The brick house - it is far too domestic and small-scale to be thought of as a palace - was built in 1631 by a Flemish merchant at a time when many wealthy men had a Thames-side home to escape from the dirt and noise of London. It was built on the foundations of an Elizabethan mansion, possibly once owned by Robert Dudley.
Frederick, Prince of Wales and son of George II, built his own country retreat, the White House, almost opposite this old redbrick house - a good distance from the rest of the family who used Richmond Lodge as their retreat: he did not get on well with his siblings, it seems!
Frederick died in 1751, apparently as a result of an infection following a blow from a cricket ball - Wisden's Almanac cannot record many cricketing deaths, I imagine, and certainly no other royals! His son, shy George, succeeded his grandfather in 1760 and he and his wife Charlotte set about producing a large family - nine sons and six daughters. They used Richmond Lodge, but as the sons grew up the elder two, George (later Prince Regent and George IV) and Frederick (The Grand Old Duke of York of the nursery rhyme), went to live in the red brick house which became known as Kew Palace.
When the unfortunate king first fell victim, in 1788, to the "king's malady" - the little-understood porphyria - he was forced to stay at the White House then and again in 1801. It held such unpleasant memories for him that he had it demolished in 1802 once he recovered.

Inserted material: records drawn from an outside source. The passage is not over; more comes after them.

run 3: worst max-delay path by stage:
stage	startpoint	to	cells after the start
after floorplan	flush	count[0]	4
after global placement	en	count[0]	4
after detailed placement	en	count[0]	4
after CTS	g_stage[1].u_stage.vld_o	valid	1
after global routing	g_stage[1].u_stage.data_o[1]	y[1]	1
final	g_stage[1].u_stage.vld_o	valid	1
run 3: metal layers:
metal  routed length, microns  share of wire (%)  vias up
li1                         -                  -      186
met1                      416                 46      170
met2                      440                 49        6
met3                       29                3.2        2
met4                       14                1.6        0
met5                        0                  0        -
==> src/rtl/piso_tx_sched_rr_arbiter.sv <==
// Combinational round-robin pick: first valid source scanning upward from ptr+1, modulo N_SRC.
module piso_tx_sched_rr_arbiter
    import piso_tx_sched_pkg::*;
#(
    parameter int N_SRC = 4,
    localparam int ID_W = idx_width(N_SRC)
) (
    input  logic [N_SRC-1:0] valid,
    input  logic [ID_W-1:0]  ptr,
    output logic [ID_W-1:0]  sel,
    output logic             any_valid
);

    logic [N_SRC-1:0] rot;
    logic [ID_W-1:0]  slot_idx [N_SRC];

    // Slot gi holds the source that is gi+1 positions past the pointer.
    generate
        for (genvar gi = 0; gi < N_SRC; gi++) begin : g_rot
            assign slot_idx[gi] = ID_W'((int'(ptr) + 1 + gi) % N_SRC);
            assign rot[gi]      = valid[slot_idx[gi]];
        end
    endgenerate

    always_comb begin
        sel       = ptr;
        any_valid = 1'b0;
        for (int k = N_SRC - 1; k >= 0; k--) begin
            if (rot[k]) begin
                sel       = slot_idx[k];
                any_valid = 1'b1;
            end
        end
    end

endmodule

==> src/rtl/piso_tx_sched.sv <==
// Round-robin scheduler feeding one shared PISO serializer: accept, load pulse, xmit window, idle gap.
module piso_tx_sched
    import piso_tx_sched_pkg::*;
#(
    parameter int N_SRC        = 4,
    parameter int DATA_W       = DEF_DATA_W,
    parameter int SHIFT_CYCLES = DEF_SHIFT_CYCLES,
    parameter int GAP_CYCLES   = 4,
    parameter int CNT_W        = 16,
    localparam int ID_W        = idx_width(N_SRC)
) (
    input  logic                    clk,
    input  logic                    rst,
    input  logic                    enable,
    input  logic [N_SRC-1:0]        src_valid,
    input  logic [N_SRC*DATA_W-1:0] src_data,
    output logic [N_SRC-1:0]        src_ready,
    output logic                    piso_load,
    output logic                    piso_xmit,
    output logic [DATA_W-1:0]       piso_data,
    output logic                    busy,
    output logic [ID_W-1:0]         grant_id,
    output logic [CNT_W-1:0]        words_sent
);

    localparam int CYC_MAX = (SHIFT_CYCLES > GAP_CYCLES) ? SHIFT_CYCLES : GAP_CYCLES;
    localparam int CYC_W   = idx_width(CYC_MAX);

    state_t              state_reg, state_next;
    logic [CYC_W-1:0]    cyc_reg, cyc_next;
    logic [N_SRC-1:0]    src_ready_reg, src_ready_next;
    logic                piso_load_reg, piso_load_next;
    logic                piso_xmit_reg, piso_xmit_next;
    logic [DATA_W-1:0]   piso_data_reg, piso_data_next;
    logic                busy_reg;
    logic [ID_W-1:0]     grant_id_reg, grant_id_next;
    logic [CNT_W-1:0]    words_sent_reg, words_sent_next;

    logic [ID_W-1:0]     arb_sel;
    logic                arb_any;

    piso_tx_sched_rr_arbiter #(
        .N_SRC (N_SRC)
    ) u_arb (
        .valid     (src_valid),
        .ptr       (grant_id_reg),
        .sel       (arb_sel),
        .any_valid (arb_any)
    );

    // Outputs are registered copies of what the current state asks for, so each
    // strobe appears one cycle after the state that requests it.
    always_comb begin
        state_next      = state_reg;
        cyc_next        = cyc_reg;
        src_ready_next  = '0;
        piso_load_next  = 1'b0;
        piso_xmit_next  = 1'b0;
        piso_data_next  = piso_data_reg;
        grant_id_next   = grant_id_reg;
        words_sent_next = words_sent_reg;
        case (state_reg)
            IDLE: begin
                if (enable && arb_any) begin
                    src_ready_next[arb_sel] = 1'b1;
                    piso_data_next          = src_data[int'(arb_sel)*DATA_W +: DATA_W];
                    grant_id_next           = arb_sel;
                    state_next              = LOAD;
                end
            end
            LOAD: begin
                piso_load_next = 1'b1;
                cyc_next       = '0;
                state_next     = SHIFT;
            end
            SHIFT: begin
                piso_xmit_next = 1'b1;
                if (cyc_reg == CYC_W'(SHIFT_CYCLES - 1)) begin
                    cyc_next        = '0;
                    words_sent_next = words_sent_reg + CNT_W'(1);
                    state_next      = GAP;
                end else begin
                    cyc_next = cyc_reg + CYC_W'(1);
                end
            end
            GAP: begin
                if (cyc_reg == CYC_W'(GAP_CYCLES - 1)) begin
                    state_next = IDLE;
                end else begin
                    cyc_next = cyc_reg + CYC_W'(1);
                end
            end
            default: state_next = IDLE;
        endcase
    end

    always_ff @(posedge clk) begin
        if (rst) begin
            state_reg      <= IDLE;
            cyc_reg        <= '0;
            src_ready_reg  <= '0;
            piso_load_reg  <= 1'b0;
            piso_xmit_reg  <= 1'b0;
            piso_data_reg  <= '0;
            busy_reg       <= 1'b0;
            grant_id_reg   <= ID_W'(N_SRC - 1);
            words_sent_reg <= '0;
        end else begin
            state_reg      <= state_next;
            cyc_reg        <= cyc_next;
            src_ready_reg  <= src_ready_next;
            piso_load_reg  <= piso_load_next;
            piso_xmit_reg  <= piso_xmit_next;
            piso_data_reg  <= piso_data_next;
            busy_reg       <= (state_next != IDLE);
            grant_id_reg   <= grant_id_next;
            words_sent_reg <= words_sent_next;
        end
    end

    assign src_ready  = src_ready_reg;
    assign piso_load  = piso_load_reg;
    assign piso_xmit  = piso_xmit_reg;
    assign piso_data  = piso_data_reg;
    assign busy       = busy_reg;
    assign grant_id   = grant_id_reg;
    assign words_sent = words_sent_reg;

endmodule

The ground and first floors have been beautifully restored. The king's library, the dining room where he was tricked by his doctors into confinement in 1801 by the tale that he was to meet the queen at Kew, the queen's boudoir with its fashionable decor, the drawing room and the bedrooms of the queen and Princess Elizabeth are all perfectly in period but the third floor was abandoned in 1818 after the queen died at Kew and has been left conserved rather than restored so that the structure of the building can be seen. In many ways it is even more atmospheric and haunting for being so stark and it was here that the Princesses Augusta and Amelia spent their quiet and rather lonely years at Kew, both of them yearning to get married and escape.
Meanwhile their eldest brother George was launched on a career of excess and indiscretion that included a totally unacceptable and illegal marriage to Mrs Fitzherbert.

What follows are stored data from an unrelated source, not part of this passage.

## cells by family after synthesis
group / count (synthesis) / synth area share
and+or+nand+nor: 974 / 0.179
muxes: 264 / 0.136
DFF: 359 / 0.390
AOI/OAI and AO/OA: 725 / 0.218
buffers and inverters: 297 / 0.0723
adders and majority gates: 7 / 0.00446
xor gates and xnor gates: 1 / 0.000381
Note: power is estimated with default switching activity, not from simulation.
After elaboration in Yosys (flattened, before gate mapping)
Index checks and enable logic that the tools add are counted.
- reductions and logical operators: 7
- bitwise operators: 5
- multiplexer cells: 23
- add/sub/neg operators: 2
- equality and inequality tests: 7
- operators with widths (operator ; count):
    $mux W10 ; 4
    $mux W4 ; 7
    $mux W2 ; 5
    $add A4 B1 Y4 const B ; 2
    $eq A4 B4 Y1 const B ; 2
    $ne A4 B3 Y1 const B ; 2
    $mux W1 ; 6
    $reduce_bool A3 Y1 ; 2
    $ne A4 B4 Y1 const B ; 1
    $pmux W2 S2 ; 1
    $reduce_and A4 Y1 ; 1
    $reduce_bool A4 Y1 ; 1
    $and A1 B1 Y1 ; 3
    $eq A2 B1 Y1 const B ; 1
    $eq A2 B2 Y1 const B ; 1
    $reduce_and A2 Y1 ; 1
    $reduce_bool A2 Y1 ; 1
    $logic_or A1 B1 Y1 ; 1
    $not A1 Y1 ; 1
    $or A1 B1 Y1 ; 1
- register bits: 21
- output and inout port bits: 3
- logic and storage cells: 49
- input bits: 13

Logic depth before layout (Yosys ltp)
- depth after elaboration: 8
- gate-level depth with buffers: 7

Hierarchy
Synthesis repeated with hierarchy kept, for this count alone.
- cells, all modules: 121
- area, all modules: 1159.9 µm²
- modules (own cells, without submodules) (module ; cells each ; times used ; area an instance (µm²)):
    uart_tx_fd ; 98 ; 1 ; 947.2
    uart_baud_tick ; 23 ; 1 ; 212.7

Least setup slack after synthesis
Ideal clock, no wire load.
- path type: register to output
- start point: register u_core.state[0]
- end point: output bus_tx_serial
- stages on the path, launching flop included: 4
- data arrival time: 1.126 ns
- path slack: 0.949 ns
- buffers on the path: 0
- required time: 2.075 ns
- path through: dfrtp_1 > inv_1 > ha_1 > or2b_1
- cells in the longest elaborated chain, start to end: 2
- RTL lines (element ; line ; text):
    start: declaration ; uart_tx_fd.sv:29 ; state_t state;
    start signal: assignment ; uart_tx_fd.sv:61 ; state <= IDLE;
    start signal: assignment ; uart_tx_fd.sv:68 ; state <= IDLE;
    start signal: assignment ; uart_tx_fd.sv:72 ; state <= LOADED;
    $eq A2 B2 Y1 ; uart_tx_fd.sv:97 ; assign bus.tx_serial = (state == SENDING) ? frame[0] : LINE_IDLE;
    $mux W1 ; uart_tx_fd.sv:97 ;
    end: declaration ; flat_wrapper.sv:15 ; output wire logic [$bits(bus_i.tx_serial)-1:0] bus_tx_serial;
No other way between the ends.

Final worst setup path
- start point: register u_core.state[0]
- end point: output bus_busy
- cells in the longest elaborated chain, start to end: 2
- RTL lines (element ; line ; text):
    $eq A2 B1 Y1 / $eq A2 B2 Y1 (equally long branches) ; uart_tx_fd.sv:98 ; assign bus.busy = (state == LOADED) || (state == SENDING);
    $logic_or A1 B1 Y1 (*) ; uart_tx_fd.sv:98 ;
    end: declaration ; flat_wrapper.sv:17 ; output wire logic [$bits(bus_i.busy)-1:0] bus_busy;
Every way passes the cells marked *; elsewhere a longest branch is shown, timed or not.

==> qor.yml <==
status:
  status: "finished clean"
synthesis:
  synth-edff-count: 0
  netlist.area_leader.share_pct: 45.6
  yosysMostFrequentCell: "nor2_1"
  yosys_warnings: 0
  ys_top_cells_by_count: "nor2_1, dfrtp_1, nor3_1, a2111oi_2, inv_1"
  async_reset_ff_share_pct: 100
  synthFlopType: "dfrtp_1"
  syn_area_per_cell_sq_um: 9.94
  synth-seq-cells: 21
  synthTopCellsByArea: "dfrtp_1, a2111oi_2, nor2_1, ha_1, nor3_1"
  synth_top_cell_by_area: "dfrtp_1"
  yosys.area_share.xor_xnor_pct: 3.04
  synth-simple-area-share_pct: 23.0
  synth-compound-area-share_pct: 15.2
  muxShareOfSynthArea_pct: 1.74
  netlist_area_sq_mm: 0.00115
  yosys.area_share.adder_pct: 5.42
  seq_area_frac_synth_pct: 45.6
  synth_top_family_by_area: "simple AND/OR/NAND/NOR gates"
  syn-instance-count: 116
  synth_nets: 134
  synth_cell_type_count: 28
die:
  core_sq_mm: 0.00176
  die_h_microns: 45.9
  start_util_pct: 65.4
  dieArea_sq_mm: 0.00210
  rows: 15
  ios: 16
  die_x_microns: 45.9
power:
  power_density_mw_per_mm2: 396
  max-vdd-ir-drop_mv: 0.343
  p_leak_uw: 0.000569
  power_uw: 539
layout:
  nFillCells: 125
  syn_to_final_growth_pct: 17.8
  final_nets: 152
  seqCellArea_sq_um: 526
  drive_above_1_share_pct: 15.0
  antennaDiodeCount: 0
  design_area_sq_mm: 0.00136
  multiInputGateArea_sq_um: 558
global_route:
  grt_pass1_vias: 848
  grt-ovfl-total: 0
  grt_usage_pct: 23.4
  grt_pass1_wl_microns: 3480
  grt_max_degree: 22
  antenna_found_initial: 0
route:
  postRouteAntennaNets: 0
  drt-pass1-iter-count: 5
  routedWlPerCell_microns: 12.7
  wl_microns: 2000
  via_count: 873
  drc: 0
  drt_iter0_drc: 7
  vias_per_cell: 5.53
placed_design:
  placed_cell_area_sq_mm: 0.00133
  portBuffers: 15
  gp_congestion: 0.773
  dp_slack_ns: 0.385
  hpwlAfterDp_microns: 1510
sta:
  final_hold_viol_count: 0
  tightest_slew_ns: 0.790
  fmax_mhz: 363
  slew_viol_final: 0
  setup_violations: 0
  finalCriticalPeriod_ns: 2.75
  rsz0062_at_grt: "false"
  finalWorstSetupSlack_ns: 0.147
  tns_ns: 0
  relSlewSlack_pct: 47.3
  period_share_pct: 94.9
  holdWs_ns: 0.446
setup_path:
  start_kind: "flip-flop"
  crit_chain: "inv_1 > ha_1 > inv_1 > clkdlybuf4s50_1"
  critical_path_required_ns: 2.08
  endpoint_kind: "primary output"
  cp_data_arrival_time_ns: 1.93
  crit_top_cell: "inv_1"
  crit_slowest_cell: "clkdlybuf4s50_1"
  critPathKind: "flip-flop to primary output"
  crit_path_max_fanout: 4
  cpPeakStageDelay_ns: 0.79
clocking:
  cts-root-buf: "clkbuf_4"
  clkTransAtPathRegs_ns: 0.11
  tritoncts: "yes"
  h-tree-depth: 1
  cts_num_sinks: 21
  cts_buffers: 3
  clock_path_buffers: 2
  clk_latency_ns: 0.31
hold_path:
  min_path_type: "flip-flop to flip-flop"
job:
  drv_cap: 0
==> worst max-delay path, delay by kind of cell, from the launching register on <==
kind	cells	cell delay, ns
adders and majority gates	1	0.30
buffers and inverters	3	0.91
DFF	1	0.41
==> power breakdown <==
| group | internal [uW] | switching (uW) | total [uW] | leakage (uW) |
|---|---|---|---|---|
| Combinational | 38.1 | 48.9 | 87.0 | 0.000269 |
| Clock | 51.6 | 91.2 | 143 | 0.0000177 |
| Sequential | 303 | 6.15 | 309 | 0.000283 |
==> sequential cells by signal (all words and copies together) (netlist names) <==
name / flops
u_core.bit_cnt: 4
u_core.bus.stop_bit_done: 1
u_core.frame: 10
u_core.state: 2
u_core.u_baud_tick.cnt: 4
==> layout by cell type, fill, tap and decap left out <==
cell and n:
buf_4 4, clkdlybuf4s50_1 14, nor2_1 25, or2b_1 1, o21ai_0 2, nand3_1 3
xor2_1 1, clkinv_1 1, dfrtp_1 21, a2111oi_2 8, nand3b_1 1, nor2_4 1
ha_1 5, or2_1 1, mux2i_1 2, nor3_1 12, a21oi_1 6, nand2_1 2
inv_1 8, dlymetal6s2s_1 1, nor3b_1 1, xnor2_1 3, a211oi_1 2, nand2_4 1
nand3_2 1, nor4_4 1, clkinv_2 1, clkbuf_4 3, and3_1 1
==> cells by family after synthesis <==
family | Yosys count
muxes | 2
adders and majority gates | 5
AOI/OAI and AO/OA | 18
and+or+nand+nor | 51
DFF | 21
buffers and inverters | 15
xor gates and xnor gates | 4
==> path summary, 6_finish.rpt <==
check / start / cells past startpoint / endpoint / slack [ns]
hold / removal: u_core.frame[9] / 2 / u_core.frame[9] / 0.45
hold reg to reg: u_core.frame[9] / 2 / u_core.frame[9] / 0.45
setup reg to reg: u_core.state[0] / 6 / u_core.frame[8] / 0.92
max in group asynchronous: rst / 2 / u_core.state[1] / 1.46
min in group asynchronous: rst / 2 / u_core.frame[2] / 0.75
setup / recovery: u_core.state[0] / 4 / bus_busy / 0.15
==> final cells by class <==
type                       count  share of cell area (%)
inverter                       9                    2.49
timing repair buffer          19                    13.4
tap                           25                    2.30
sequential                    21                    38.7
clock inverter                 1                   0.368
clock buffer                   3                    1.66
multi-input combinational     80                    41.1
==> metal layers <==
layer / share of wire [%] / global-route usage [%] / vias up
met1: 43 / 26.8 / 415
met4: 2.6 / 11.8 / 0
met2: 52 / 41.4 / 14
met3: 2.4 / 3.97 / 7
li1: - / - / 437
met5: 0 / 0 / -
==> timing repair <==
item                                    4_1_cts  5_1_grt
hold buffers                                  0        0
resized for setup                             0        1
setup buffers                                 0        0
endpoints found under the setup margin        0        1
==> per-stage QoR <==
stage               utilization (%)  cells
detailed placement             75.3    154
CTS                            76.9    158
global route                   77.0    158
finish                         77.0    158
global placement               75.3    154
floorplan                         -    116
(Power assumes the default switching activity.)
==> src/rtl/bit_population_counter_pkg.sv <==
// Shared types and elaboration helpers for the pipelined bit population counter.
package bit_population_counter_pkg;

   typedef enum logic [1:0] {
      MODE_ONES  = 2'd0,
      MODE_ZEROS = 2'd1,
      MODE_ACC   = 2'd2,
      MODE_RSVD  = 2'd3
   } mode_t;

   // Sideband travelling alongside each beat through every pipeline stage.
   typedef struct packed {
      logic  val;
      mode_t mode;
      logic  last;
   } beat_ctrl_t;

   localparam int unsigned MAX_CHUNK  = 64;
   localparam int unsigned LEAF_CNT_W = 7;

   // Leaf chunks are zero-extended to MAX_CHUNK bits before counting.
   function automatic logic [LEAF_CNT_W-1:0] popcnt_leaf(input logic [MAX_CHUNK-1:0] bits);
      logic [LEAF_CNT_W-1:0] cnt;
      cnt = '0;
      for (int unsigned i = 0; i < MAX_CHUNK; i++) begin
         cnt = cnt + LEAF_CNT_W'(bits[i]);
      end
      return cnt;
   endfunction

   function automatic int unsigned tree_depth(input int unsigned n_leaf);
      return $clog2(n_leaf);
   endfunction

   function automatic int unsigned level_w(input int unsigned chunk, input int unsigned lvl);
      return $clog2(chunk + 1) + lvl;
   endfunction

endpackage

==> src/rtl/bit_population_counter_pipe_if.sv <==
// Stream bundle: input beats with mode/last plus the count result channel.
interface bit_population_counter_pipe_if
   import bit_population_counter_pkg::*;
#(
   parameter int unsigned WIDTH = 128,
   parameter int unsigned ACC_W = 32
) ();

   logic [WIDTH-1:0] data_i;
   mode_t            mode_i;
   logic             data_last_i;
   logic             data_val_i;
   logic             data_ready_o;
   logic [ACC_W-1:0] data_o;
   logic             sat_o;
   logic             data_val_o;
   logic             data_ready_i;

   modport slave (
      input  data_i, mode_i, data_last_i, data_val_i, data_ready_i,
      output data_ready_o, data_o, sat_o, data_val_o
   );

   modport master (
      output data_i, mode_i, data_last_i, data_val_i, data_ready_i,
      input  data_ready_o, data_o, sat_o, data_val_o
   );

endinterface

==> src/rtl/bit_population_counter_pipe_tree_level.sv <==
// One registered level of the adder tree: sums adjacent pairs, growing one bit.
module popcnt_tree_level
   import bit_population_counter_pkg::*;
#(
   parameter int unsigned N_IN = 2,
   parameter int unsigned W_IN = 4
) (
   input  logic                             clk_i,
   input  logic                             srst_i,
   input  logic                             en_i,
   input  beat_ctrl_t                       ctrl_i,
   input  logic [N_IN*W_IN-1:0]             data_i,
   output beat_ctrl_t                       ctrl_o,
   output logic [(N_IN/2)*(W_IN+1)-1:0]     data_o
);

   localparam int unsigned N_OUT = N_IN / 2;
   localparam int unsigned W_OUT = W_IN + 1;

   logic [N_OUT*W_OUT-1:0] sum_d, sum_q;
   beat_ctrl_t             ctrl_q;

   always_comb begin
      sum_d = '0;
      for (int unsigned i = 0; i < N_OUT; i++) begin
         sum_d[i*W_OUT +: W_OUT] = W_OUT'(data_i[(2*i)*W_IN +: W_IN])
                                 + W_OUT'(data_i[(2*i+1)*W_IN +: W_IN]);
      end
   end

   always_ff @(posedge clk_i) begin
      if (!srst_i) begin
         ctrl_q <= '0;
         sum_q  <= '0;
      end else if (en_i) begin
         ctrl_q <= ctrl_i;
         sum_q  <= sum_d;
      end
   end

   assign ctrl_o = ctrl_q;
   assign data_o = sum_q;

endmodule

==> src/rtl/bit_population_counter_pipe.sv <==
// Pipelined ones/zeros counter with a saturating per-packet accumulate mode
// and a single global stall driven by output backpressure.
module bit_population_counter_pipe
   import bit_population_counter_pkg::*;
#(
   parameter int unsigned WIDTH = 128,
   parameter int unsigned CHUNK = 8,
   parameter int unsigned ACC_W = 32
) (
   input  logic                           clk_i,
   input  logic                           srst_i,
   bit_population_counter_pipe_if.slave   bus
);

   localparam int unsigned N_LEAF = WIDTH / CHUNK;
   localparam int unsigned T      = tree_depth(N_LEAF);
   localparam int unsigned LEAF_W = level_w(CHUNK, 0);
   localparam int unsigned CNT_W  = level_w(CHUNK, T);

   logic en;

   assign en               = !(bus.data_val_o && !bus.data_ready_i);
   assign bus.data_ready_o = en && srst_i;

   // Stage 0: leaf popcounts of the word (inverted for zero counting).
   logic [WIDTH-1:0]         leaf_src;
   logic [N_LEAF*LEAF_W-1:0] leaf_d, leaf_q;
   beat_ctrl_t               ctrl0_d, ctrl0_q;

   always_comb begin
      leaf_src = (bus.mode_i == MODE_ZEROS) ? ~bus.data_i : bus.data_i;
      leaf_d   = '0;
      for (int unsigned i = 0; i < N_LEAF; i++) begin
         leaf_d[i*LEAF_W +: LEAF_W] =
            LEAF_W'(popcnt_leaf(MAX_CHUNK'(leaf_src[i*CHUNK +: CHUNK])));
      end
      ctrl0_d      = '0;
      ctrl0_d.val  = bus.data_val_i;
      ctrl0_d.mode = bus.mode_i;
      ctrl0_d.last = bus.data_last_i;
   end

   always_ff @(posedge clk_i) begin
      if (!srst_i) begin
         ctrl0_q <= '0;
         leaf_q  <= '0;
      end else if (en) begin
         ctrl0_q <= ctrl0_d;
         leaf_q  <= leaf_d;
      end
   end

   logic [CNT_W-1:0] tree_cnt;
   beat_ctrl_t       tree_ctrl;

   if (T == 0) begin : g_no_tree
      assign tree_cnt  = CNT_W'(leaf_q);
      assign tree_ctrl = ctrl0_q;
   end else begin : g_tree
      for (genvar l = 0; l < T; l++) begin : g_lvl
         localparam int unsigned NI = N_LEAF >> l;
         localparam int unsigned WI = level_w(CHUNK, l);

         logic [NI*WI-1:0]          lvl_in;
         logic [(NI/2)*(WI+1)-1:0]  lvl_out;
         beat_ctrl_t                ctrl_in, ctrl_out;

         if (l == 0) begin : g_src
            assign lvl_in  = leaf_q;
            assign ctrl_in = ctrl0_q;
         end else begin : g_src
            assign lvl_in  = g_lvl[l-1].lvl_out;
            assign ctrl_in = g_lvl[l-1].ctrl_out;
         end

         popcnt_tree_level #(
            .N_IN (NI),
            .W_IN (WI)
         ) u_level (
            .clk_i  (clk_i),
            .srst_i (srst_i),
            .en_i   (en),
            .ctrl_i (ctrl_in),
            .data_i (lvl_in),
            .ctrl_o (ctrl_out),
            .data_o (lvl_out)
         );
      end
      assign tree_cnt  = g_lvl[T-1].lvl_out;
      assign tree_ctrl = g_lvl[T-1].ctrl_out;
   end

   // Output stage: the accumulator clears in the same update that emits a
   // packet result, so a following packet can start with no gap.
   logic [ACC_W-1:0] acc_d, acc_q, data_d, data_q, sum_sat;
   logic [ACC_W:0]   sum;
   logic             ovf, sticky_d, sticky_q, sat_d, sat_q, val_d, val_q;

   always_comb begin
      sum      = {1'b0, acc_q} + (ACC_W+1)'(tree_cnt);
      ovf      = sum[ACC_W];
      sum_sat  = ovf ? '1 : sum[ACC_W-1:0];
      acc_d    = acc_q;
      sticky_d = sticky_q;
      data_d   = data_q;
      sat_d    = sat_q;
      val_d    = 1'b0;
      if (tree_ctrl.val) begin
         if (tree_ctrl.mode == MODE_ACC) begin
            if (tree_ctrl.last) begin
               data_d   = sum_sat;
               sat_d    = sticky_q | ovf;
               val_d    = 1'b1;
               acc_d    = '0;
               sticky_d = 1'b0;
            end else begin
               acc_d    = sum_sat;
               sticky_d = sticky_q | ovf;
            end
         end else begin
            data_d = ACC_W'(tree_cnt);
            sat_d  = 1'b0;
            val_d  = 1'b1;
         end
      end
   end

   always_ff @(posedge clk_i) begin
      if (!srst_i) begin
         acc_q    <= '0;
         sticky_q <= 1'b0;
         data_q   <= '0;
         sat_q    <= 1'b0;
         val_q    <= 1'b0;
      end else if (en) begin
         acc_q    <= acc_d;
         sticky_q <= sticky_d;
         data_q   <= data_d;
         sat_q    <= sat_d;
         val_q    <= val_d;
      end
   end

   assign bus.data_o     = data_q;
   assign bus.sat_o      = sat_q;
   assign bus.data_val_o = val_q;

endmodule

When George III died in 1820, and the Regent was finally monarch, Kew was far too humble and quiet to suit his tastes. The royal family never used it again and it fell into decline until restoration began in 1996.
Now it is a charming little palace, filled with ghosts and an air of quiet melancholy. Hanging in my writing studio I have a reproduction toile de jouy fabric, designed in the late 18thc, that shows George III and his family enjoying the rustic pleasures of life in the grounds at Kew: it is good to think that sometimes, despite everything, they were happy there.